··· DATASET ···

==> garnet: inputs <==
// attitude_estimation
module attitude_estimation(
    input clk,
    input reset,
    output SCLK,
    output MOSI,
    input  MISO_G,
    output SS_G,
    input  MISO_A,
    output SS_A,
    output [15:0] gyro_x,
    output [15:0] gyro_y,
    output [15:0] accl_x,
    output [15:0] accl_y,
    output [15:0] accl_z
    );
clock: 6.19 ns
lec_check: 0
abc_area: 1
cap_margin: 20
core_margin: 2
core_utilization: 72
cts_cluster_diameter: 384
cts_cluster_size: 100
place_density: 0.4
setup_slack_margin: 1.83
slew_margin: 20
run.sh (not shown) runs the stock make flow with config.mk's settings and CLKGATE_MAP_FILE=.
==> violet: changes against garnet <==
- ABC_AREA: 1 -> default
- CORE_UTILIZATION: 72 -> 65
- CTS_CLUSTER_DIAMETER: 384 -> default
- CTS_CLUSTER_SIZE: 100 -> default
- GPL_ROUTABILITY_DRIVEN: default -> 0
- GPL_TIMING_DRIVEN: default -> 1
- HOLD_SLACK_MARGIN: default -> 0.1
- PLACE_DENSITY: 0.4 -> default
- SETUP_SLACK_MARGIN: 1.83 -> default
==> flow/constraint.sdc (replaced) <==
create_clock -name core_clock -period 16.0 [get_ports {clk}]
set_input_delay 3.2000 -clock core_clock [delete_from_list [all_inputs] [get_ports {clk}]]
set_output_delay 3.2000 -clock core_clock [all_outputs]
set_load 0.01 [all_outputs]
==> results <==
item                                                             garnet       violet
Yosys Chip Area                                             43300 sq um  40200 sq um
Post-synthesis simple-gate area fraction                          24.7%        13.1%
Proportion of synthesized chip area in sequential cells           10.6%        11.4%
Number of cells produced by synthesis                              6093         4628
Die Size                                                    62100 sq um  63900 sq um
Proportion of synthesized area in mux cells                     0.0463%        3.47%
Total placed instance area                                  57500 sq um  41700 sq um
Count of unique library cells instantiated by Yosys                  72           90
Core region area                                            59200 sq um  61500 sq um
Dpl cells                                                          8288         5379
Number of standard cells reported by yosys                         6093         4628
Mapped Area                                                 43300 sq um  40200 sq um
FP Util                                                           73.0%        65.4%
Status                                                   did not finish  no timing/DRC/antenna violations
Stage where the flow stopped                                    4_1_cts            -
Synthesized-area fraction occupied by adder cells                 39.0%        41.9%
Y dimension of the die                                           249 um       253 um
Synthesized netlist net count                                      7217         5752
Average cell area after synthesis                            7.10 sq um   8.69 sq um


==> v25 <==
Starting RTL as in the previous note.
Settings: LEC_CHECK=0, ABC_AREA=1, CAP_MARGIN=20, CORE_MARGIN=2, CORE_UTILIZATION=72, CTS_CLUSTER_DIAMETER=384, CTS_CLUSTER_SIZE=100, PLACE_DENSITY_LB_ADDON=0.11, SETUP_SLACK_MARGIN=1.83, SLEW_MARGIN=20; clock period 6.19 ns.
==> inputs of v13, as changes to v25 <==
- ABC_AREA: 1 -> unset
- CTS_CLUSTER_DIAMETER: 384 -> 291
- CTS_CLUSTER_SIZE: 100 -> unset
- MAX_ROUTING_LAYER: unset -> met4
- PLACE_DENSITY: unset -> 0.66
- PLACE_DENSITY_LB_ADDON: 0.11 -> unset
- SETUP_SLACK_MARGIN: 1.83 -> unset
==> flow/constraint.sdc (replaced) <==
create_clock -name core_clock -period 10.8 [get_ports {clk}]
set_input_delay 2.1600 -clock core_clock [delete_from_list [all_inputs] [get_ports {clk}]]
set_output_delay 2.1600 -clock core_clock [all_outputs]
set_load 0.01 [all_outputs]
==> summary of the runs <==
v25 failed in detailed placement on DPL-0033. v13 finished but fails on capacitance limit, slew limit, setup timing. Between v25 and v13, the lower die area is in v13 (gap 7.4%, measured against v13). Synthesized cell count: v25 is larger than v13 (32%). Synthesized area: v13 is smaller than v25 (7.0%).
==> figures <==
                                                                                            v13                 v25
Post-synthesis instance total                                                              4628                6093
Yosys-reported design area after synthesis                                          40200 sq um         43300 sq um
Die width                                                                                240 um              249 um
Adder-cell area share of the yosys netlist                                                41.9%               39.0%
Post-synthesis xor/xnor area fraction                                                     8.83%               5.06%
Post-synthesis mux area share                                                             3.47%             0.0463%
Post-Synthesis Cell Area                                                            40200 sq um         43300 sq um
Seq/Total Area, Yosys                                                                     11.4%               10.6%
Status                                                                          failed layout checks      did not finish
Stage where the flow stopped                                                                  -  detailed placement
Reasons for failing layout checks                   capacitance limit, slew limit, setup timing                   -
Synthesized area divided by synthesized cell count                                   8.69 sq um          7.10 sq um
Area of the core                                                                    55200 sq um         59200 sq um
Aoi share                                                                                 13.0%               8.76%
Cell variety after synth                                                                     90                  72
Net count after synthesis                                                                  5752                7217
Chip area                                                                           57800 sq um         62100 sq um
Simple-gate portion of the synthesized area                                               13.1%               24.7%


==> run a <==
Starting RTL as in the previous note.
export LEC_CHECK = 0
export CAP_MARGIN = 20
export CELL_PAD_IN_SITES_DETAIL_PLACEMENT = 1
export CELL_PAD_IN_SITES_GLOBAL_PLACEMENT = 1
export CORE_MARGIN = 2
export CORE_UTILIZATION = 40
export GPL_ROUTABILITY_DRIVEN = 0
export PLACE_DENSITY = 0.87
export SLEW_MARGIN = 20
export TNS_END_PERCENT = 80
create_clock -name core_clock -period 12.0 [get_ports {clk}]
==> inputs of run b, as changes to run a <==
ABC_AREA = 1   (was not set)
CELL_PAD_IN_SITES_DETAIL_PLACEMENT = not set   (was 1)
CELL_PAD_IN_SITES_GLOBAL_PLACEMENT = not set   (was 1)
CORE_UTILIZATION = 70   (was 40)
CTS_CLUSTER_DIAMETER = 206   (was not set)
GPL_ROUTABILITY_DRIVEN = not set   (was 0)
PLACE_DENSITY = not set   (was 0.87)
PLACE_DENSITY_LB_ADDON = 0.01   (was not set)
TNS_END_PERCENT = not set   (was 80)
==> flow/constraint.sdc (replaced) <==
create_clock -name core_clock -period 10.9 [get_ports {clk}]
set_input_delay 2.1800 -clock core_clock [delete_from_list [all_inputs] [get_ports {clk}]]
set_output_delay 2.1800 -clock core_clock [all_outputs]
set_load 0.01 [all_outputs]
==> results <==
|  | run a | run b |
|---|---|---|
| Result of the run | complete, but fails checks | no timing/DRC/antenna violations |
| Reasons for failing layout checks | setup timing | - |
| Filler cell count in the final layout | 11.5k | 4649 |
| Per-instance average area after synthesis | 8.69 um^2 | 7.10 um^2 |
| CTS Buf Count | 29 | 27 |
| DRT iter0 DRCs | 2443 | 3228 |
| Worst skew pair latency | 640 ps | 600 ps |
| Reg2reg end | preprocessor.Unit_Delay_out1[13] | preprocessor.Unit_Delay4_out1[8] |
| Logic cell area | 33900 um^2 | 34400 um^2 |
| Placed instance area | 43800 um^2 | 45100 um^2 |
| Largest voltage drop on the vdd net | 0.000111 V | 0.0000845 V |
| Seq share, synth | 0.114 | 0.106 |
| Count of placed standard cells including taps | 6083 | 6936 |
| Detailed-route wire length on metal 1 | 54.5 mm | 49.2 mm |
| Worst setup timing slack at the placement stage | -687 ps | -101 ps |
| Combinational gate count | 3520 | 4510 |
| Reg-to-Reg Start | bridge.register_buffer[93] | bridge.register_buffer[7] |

···

WHAT THIS TASK INVOLVES:
Look for the word "runs" in every line of the records. State how many lines contain it, and write only the number.

OUTPUT FOR THIS EXERCISE:
2